:: ENTRIES SHOWN ::

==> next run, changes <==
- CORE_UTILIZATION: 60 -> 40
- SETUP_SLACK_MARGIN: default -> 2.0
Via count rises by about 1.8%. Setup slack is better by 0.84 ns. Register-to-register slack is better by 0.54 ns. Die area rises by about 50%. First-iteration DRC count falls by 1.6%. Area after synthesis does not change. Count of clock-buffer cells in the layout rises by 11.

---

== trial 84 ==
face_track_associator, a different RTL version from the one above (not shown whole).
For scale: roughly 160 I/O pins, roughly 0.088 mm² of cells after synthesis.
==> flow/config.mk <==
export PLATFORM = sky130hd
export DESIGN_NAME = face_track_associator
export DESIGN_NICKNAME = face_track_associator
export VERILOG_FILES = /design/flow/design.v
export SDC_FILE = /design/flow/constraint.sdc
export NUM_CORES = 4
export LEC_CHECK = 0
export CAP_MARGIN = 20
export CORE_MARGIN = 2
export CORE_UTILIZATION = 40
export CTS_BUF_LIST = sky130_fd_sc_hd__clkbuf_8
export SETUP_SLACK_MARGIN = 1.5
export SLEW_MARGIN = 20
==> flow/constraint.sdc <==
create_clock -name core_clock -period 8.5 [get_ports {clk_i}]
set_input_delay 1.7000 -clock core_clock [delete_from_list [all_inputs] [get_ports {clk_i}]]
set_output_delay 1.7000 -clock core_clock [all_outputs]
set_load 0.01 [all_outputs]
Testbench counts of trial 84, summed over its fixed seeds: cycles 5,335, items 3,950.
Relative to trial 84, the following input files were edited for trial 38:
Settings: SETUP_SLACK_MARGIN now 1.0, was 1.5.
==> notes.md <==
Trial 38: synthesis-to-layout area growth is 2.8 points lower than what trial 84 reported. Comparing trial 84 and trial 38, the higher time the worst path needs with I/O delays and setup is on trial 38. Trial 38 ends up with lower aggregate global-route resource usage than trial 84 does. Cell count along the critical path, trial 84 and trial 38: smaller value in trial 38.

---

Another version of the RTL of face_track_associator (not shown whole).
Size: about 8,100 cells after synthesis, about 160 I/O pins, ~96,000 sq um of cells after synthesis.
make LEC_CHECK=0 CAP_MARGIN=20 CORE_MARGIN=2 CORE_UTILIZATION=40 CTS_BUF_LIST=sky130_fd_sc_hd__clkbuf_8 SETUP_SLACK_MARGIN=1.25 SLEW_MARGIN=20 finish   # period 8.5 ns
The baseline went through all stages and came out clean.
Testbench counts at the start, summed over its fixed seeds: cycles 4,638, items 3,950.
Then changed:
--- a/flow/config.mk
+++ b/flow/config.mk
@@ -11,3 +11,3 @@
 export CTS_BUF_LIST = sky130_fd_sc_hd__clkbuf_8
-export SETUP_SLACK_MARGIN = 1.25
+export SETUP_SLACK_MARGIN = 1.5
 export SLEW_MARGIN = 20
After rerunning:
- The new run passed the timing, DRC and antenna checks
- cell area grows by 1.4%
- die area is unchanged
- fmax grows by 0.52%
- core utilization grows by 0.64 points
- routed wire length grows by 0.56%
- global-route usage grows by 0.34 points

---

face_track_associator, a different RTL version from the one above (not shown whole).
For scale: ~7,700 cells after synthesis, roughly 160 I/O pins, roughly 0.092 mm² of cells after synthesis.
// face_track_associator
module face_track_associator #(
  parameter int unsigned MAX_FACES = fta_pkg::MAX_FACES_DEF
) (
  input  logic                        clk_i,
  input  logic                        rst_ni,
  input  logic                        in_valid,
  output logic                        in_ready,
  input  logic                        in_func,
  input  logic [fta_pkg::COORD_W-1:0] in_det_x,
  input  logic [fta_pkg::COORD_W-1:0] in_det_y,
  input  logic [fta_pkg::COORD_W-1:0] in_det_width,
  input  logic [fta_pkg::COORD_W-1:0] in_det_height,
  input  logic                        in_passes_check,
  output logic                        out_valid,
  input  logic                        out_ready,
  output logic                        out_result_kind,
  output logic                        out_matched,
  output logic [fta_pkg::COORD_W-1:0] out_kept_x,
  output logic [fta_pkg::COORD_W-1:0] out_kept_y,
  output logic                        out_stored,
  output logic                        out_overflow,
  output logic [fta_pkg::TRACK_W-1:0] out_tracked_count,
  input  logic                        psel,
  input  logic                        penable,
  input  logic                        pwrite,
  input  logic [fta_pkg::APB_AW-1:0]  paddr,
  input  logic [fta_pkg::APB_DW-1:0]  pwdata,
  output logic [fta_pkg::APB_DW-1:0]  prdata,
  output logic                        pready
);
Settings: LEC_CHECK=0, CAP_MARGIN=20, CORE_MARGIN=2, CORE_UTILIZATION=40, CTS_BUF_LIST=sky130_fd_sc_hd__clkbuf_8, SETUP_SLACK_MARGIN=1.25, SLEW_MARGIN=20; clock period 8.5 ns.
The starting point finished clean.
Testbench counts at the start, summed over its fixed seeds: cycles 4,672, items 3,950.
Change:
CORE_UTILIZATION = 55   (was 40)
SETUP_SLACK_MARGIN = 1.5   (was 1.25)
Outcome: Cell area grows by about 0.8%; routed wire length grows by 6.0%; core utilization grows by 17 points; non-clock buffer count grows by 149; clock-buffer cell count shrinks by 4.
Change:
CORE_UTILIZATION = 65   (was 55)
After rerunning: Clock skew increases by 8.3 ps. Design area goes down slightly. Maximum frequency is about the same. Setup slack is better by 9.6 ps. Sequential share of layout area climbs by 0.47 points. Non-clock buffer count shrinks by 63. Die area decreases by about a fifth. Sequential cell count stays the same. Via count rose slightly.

:::

ASSIGNMENT ::
Repeat each entry exactly as it was given.

REPLY ::
==> next run, changes <==
- CORE_UTILIZATION: 60 -> 40
- SETUP_SLACK_MARGIN: default -> 2.0
Via count rises by about 1.8%. Setup slack is better by 0.84 ns. Register-to-register slack is better by 0.54 ns. Die area rises by about 50%. First-iteration DRC count falls by 1.6%. Area after synthesis does not change. Count of clock-buffer cells in the layout rises by 11.

---

== trial 84 ==
face_track_associator, a different RTL version from the one above (not shown whole).
For scale: roughly 160 I/O pins, roughly 0.088 mm² of cells after synthesis.
==> flow/config.mk <==
export PLATFORM = sky130hd
export DESIGN_NAME = face_track_associator
export DESIGN_NICKNAME = face_track_associator
export VERILOG_FILES = /design/flow/design.v
export SDC_FILE = /design/flow/constraint.sdc
export NUM_CORES = 4
export LEC_CHECK = 0
export CAP_MARGIN = 20
export CORE_MARGIN = 2
export CORE_UTILIZATION = 40
export CTS_BUF_LIST = sky130_fd_sc_hd__clkbuf_8
export SETUP_SLACK_MARGIN = 1.5
export SLEW_MARGIN = 20
==> flow/constraint.sdc <==
create_clock -name core_clock -period 8.5 [get_ports {clk_i}]
set_input_delay 1.7000 -clock core_clock [delete_from_list [all_inputs] [get_ports {clk_i}]]
set_output_delay 1.7000 -clock core_clock [all_outputs]
set_load 0.01 [all_outputs]
Testbench counts of trial 84, summed over its fixed seeds: cycles 5,335, items 3,950.
Relative to trial 84, the following input files were edited for trial 38:
Settings: SETUP_SLACK_MARGIN now 1.0, was 1.5.
==> notes.md <==
Trial 38: synthesis-to-layout area growth is 2.8 points lower than what trial 84 reported. Comparing trial 84 and trial 38, the higher time the worst path needs with I/O delays and setup is on trial 38. Trial 38 ends up with lower aggregate global-route resource usage than trial 84 does. Cell count along the critical path, trial 84 and trial 38: smaller value in trial 38.

---

Another version of the RTL of face_track_associator (not shown whole).
Size: about 8,100 cells after synthesis, about 160 I/O pins, ~96,000 sq um of cells after synthesis.
make LEC_CHECK=0 CAP_MARGIN=20 CORE_MARGIN=2 CORE_UTILIZATION=40 CTS_BUF_LIST=sky130_fd_sc_hd__clkbuf_8 SETUP_SLACK_MARGIN=1.25 SLEW_MARGIN=20 finish   # period 8.5 ns
The baseline went through all stages and came out clean.
Testbench counts at the start, summed over its fixed seeds: cycles 4,638, items 3,950.
Then changed:
--- a/flow/config.mk
+++ b/flow/config.mk
@@ -11,3 +11,3 @@
 export CTS_BUF_LIST = sky130_fd_sc_hd__clkbuf_8
-export SETUP_SLACK_MARGIN = 1.25
+export SETUP_SLACK_MARGIN = 1.5
 export SLEW_MARGIN = 20
After rerunning:
- The new run passed the timing, DRC and antenna checks
- cell area grows by 1.4%
- die area is unchanged
- fmax grows by 0.52%
- core utilization grows by 0.64 points
- routed wire length grows by 0.56%
- global-route usage grows by 0.34 points

---

face_track_associator, a different RTL version from the one above (not shown whole).
For scale: ~7,700 cells after synthesis, roughly 160 I/O pins, roughly 0.092 mm² of cells after synthesis.
// face_track_associator
module face_track_associator #(
  parameter int unsigned MAX_FACES = fta_pkg::MAX_FACES_DEF
) (
  input  logic                        clk_i,
  input  logic                        rst_ni,
  input  logic                        in_valid,
  output logic                        in_ready,
  input  logic                        in_func,
  input  logic [fta_pkg::COORD_W-1:0] in_det_x,
  input  logic [fta_pkg::COORD_W-1:0] in_det_y,
  input  logic [fta_pkg::COORD_W-1:0] in_det_width,
  input  logic [fta_pkg::COORD_W-1:0] in_det_height,
  input  logic                        in_passes_check,
  output logic                        out_valid,
  input  logic                        out_ready,
  output logic                        out_result_kind,
  output logic                        out_matched,
  output logic [fta_pkg::COORD_W-1:0] out_kept_x,
  output logic [fta_pkg::COORD_W-1:0] out_kept_y,
  output logic                        out_stored,
  output logic                        out_overflow,
  output logic [fta_pkg::TRACK_W-1:0] out_tracked_count,
  input  logic                        psel,
  input  logic                        penable,
  input  logic                        pwrite,
  input  logic [fta_pkg::APB_AW-1:0]  paddr,
  input  logic [fta_pkg::APB_DW-1:0]  pwdata,
  output logic [fta_pkg::APB_DW-1:0]  prdata,
  output logic                        pready
);
Settings: LEC_CHECK=0, CAP_MARGIN=20, CORE_MARGIN=2, CORE_UTILIZATION=40, CTS_BUF_LIST=sky130_fd_sc_hd__clkbuf_8, SETUP_SLACK_MARGIN=1.25, SLEW_MARGIN=20; clock period 8.5 ns.
The starting point finished clean.
Testbench counts at the start, summed over its fixed seeds: cycles 4,672, items 3,950.
Change:
CORE_UTILIZATION = 55   (was 40)
SETUP_SLACK_MARGIN = 1.5   (was 1.25)
Outcome: Cell area grows by about 0.8%; routed wire length grows by 6.0%; core utilization grows by 17 points; non-clock buffer count grows by 149; clock-buffer cell count shrinks by 4.
Change:
CORE_UTILIZATION = 65   (was 55)
After rerunning: Clock skew increases by 8.3 ps. Design area goes down slightly. Maximum frequency is about the same. Setup slack is better by 9.6 ps. Sequential share of layout area climbs by 0.47 points. Non-clock buffer count shrinks by 63. Die area decreases by about a fifth. Sequential cell count stays the same. Via count rose slightly.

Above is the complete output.